Stored data entries
============

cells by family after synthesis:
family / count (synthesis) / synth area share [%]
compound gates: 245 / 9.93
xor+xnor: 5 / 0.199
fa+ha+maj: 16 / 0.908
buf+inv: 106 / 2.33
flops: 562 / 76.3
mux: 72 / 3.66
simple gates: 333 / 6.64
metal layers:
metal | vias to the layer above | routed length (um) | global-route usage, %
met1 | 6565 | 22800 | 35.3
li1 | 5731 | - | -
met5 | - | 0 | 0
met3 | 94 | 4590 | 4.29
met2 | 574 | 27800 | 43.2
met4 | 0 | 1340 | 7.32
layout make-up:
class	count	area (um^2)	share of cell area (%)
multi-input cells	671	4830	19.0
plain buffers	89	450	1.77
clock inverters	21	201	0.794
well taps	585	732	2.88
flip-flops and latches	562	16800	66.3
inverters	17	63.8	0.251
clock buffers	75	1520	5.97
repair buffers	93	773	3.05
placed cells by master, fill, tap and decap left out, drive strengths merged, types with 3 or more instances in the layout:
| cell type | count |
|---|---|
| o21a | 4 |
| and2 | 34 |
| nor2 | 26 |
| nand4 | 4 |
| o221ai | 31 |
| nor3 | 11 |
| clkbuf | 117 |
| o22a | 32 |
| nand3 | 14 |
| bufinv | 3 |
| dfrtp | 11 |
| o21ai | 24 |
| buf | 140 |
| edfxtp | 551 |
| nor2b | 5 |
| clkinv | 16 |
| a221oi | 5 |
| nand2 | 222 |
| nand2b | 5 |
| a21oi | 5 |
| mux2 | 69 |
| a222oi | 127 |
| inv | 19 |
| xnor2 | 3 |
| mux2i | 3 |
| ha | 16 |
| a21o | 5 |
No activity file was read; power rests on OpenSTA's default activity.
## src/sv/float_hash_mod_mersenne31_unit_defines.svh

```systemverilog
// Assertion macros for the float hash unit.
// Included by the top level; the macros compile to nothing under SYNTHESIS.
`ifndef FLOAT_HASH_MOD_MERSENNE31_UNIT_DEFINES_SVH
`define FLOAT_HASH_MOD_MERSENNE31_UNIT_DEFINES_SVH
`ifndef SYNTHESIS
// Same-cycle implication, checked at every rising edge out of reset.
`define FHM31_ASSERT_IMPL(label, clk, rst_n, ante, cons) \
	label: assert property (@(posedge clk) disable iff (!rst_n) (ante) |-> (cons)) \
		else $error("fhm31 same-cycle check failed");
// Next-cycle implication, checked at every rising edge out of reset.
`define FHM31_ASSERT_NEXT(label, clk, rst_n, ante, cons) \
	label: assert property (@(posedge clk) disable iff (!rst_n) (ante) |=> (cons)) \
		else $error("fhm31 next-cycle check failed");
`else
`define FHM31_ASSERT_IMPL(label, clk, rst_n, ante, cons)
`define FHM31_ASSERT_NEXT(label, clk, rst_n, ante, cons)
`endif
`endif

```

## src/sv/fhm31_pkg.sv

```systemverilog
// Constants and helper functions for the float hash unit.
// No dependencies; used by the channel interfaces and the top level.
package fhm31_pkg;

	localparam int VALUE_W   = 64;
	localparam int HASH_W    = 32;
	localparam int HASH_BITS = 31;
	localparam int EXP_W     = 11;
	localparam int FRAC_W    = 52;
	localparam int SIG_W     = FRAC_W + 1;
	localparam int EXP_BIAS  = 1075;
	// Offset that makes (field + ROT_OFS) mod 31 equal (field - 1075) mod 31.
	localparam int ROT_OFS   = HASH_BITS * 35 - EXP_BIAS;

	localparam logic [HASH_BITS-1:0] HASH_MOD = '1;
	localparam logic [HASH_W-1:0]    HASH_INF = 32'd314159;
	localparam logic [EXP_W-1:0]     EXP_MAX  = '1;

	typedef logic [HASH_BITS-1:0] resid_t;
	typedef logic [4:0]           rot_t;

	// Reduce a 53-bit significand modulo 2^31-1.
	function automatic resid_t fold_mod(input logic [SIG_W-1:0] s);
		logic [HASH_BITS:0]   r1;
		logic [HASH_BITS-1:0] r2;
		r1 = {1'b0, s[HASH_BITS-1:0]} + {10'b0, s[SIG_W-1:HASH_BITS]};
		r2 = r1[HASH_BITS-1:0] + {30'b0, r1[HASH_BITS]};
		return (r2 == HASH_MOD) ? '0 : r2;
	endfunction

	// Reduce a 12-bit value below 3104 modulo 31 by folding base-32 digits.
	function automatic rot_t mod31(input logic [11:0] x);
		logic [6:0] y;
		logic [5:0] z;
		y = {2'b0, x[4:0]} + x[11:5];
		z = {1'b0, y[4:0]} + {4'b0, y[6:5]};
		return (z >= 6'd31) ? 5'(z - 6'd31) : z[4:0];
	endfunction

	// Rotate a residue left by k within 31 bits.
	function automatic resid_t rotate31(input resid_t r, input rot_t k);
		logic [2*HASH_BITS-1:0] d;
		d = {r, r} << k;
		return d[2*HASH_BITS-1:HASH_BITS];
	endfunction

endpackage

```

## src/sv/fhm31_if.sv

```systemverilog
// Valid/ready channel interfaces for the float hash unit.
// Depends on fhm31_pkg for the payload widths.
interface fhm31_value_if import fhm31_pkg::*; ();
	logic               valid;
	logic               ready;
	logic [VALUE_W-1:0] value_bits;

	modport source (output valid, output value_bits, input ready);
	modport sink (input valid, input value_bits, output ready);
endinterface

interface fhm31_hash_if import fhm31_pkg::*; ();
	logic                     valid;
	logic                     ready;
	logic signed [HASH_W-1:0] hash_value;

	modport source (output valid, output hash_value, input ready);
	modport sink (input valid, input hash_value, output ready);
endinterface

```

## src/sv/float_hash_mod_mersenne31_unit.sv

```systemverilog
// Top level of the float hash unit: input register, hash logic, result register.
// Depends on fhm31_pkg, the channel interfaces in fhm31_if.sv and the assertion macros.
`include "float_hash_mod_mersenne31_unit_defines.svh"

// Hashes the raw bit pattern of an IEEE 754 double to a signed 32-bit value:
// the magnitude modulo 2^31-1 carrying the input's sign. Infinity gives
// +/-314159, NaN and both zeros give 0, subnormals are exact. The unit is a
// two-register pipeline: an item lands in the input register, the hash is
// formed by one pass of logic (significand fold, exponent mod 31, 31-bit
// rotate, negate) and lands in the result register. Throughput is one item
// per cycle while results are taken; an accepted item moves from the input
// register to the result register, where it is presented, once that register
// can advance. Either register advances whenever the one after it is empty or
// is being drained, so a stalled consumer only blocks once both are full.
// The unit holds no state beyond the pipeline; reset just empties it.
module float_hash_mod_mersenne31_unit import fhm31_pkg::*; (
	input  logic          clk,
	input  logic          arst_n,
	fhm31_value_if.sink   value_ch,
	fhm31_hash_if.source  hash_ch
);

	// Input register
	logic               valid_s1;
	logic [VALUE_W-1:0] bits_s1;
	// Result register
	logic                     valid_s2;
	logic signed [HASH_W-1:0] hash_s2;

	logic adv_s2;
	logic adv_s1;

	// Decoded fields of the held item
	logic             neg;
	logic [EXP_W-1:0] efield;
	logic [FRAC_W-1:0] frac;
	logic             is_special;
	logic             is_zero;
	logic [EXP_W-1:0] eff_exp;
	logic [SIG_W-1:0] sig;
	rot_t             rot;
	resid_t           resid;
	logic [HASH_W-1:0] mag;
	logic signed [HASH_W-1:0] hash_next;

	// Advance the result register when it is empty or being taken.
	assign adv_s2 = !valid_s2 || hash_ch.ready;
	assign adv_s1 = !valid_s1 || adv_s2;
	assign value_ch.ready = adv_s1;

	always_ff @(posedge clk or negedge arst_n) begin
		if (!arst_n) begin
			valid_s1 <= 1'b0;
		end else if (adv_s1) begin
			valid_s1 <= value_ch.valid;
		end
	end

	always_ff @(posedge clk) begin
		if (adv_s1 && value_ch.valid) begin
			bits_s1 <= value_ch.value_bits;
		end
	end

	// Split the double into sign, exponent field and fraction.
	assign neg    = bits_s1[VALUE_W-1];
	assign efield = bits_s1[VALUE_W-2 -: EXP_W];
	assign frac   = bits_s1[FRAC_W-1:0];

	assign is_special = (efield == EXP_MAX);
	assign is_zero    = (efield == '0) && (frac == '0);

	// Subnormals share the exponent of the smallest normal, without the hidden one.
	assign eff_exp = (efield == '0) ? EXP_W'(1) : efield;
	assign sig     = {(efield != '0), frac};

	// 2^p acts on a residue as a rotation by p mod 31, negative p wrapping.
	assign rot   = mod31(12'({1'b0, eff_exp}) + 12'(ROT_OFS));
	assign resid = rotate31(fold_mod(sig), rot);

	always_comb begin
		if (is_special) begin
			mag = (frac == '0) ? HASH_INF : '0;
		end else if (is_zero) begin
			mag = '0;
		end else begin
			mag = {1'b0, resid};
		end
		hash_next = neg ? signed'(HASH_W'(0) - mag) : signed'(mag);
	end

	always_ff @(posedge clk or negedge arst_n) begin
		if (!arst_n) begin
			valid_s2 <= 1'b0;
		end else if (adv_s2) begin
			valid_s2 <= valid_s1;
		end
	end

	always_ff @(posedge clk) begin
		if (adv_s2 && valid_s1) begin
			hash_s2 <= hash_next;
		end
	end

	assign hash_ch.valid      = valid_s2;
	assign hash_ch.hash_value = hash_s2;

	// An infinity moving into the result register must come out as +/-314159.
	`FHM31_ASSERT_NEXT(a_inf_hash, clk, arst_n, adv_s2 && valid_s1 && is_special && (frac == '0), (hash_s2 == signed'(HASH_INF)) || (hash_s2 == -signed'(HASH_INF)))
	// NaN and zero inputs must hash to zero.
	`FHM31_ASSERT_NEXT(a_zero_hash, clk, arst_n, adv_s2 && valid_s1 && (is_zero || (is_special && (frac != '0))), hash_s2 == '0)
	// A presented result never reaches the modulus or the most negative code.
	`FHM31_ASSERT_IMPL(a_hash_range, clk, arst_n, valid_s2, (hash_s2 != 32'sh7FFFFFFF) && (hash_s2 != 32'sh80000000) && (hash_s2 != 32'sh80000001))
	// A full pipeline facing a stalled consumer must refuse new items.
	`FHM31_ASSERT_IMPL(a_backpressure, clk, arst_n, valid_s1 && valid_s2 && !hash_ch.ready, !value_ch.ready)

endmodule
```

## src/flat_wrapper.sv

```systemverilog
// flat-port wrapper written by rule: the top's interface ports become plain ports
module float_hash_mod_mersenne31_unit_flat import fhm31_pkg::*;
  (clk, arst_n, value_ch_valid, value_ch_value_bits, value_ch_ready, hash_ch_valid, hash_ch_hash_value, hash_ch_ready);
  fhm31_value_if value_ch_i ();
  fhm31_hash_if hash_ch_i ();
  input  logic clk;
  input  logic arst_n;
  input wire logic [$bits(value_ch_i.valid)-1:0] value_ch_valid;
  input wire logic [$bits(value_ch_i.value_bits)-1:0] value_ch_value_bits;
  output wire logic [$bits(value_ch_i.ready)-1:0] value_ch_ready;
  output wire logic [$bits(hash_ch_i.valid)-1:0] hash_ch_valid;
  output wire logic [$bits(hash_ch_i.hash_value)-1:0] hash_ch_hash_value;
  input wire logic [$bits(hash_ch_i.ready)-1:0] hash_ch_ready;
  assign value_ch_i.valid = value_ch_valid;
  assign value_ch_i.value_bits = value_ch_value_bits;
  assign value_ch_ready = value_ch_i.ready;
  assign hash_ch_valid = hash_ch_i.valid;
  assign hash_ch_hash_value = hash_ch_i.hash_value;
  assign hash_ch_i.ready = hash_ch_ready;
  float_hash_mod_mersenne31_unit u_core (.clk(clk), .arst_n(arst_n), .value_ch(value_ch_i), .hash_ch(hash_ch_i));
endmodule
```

============

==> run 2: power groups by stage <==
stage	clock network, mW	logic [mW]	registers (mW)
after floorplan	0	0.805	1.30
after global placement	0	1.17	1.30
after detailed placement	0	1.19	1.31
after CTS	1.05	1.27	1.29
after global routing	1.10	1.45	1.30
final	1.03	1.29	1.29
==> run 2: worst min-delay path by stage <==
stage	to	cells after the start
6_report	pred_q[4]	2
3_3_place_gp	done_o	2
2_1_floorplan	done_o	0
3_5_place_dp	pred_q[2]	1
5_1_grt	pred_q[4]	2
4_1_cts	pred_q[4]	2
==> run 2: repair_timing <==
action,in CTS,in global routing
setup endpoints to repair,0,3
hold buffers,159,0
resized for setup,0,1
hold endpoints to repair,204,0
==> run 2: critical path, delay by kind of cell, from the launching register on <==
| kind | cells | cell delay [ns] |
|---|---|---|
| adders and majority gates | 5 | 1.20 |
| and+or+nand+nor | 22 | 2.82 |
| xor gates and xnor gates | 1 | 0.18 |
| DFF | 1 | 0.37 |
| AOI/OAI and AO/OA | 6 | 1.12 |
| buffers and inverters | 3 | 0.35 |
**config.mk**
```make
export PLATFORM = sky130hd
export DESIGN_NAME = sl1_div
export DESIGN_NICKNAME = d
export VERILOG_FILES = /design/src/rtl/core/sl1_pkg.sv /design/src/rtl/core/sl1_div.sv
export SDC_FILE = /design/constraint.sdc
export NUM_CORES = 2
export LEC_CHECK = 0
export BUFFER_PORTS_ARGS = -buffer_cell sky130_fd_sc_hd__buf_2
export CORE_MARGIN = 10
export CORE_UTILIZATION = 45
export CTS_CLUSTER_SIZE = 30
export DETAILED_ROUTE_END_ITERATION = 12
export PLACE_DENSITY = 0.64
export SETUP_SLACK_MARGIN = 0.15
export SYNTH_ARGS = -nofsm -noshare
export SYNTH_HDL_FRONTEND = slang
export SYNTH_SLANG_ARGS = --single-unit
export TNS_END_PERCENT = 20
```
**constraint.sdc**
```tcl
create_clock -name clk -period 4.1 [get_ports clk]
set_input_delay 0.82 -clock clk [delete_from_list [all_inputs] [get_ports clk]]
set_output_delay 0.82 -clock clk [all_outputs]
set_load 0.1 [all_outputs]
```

============

- [What to produce]: From the data above, return every line from the line that has "setup endpoints to repair,0,3" up to and including the line that has "AO/OA | 6 | 1.12 |", exactly.

- [Result]:
setup endpoints to repair,0,3
hold buffers,159,0
resized for setup,0,1
hold endpoints to repair,204,0
==> run 2: critical path, delay by kind of cell, from the launching register on <==
| kind | cells | cell delay [ns] |
|---|---|---|
| adders and majority gates | 5 | 1.20 |
| and+or+nand+nor | 22 | 2.82 |
| xor gates and xnor gates | 1 | 0.18 |
| DFF | 1 | 0.37 |
| AOI/OAI and AO/OA | 6 | 1.12 |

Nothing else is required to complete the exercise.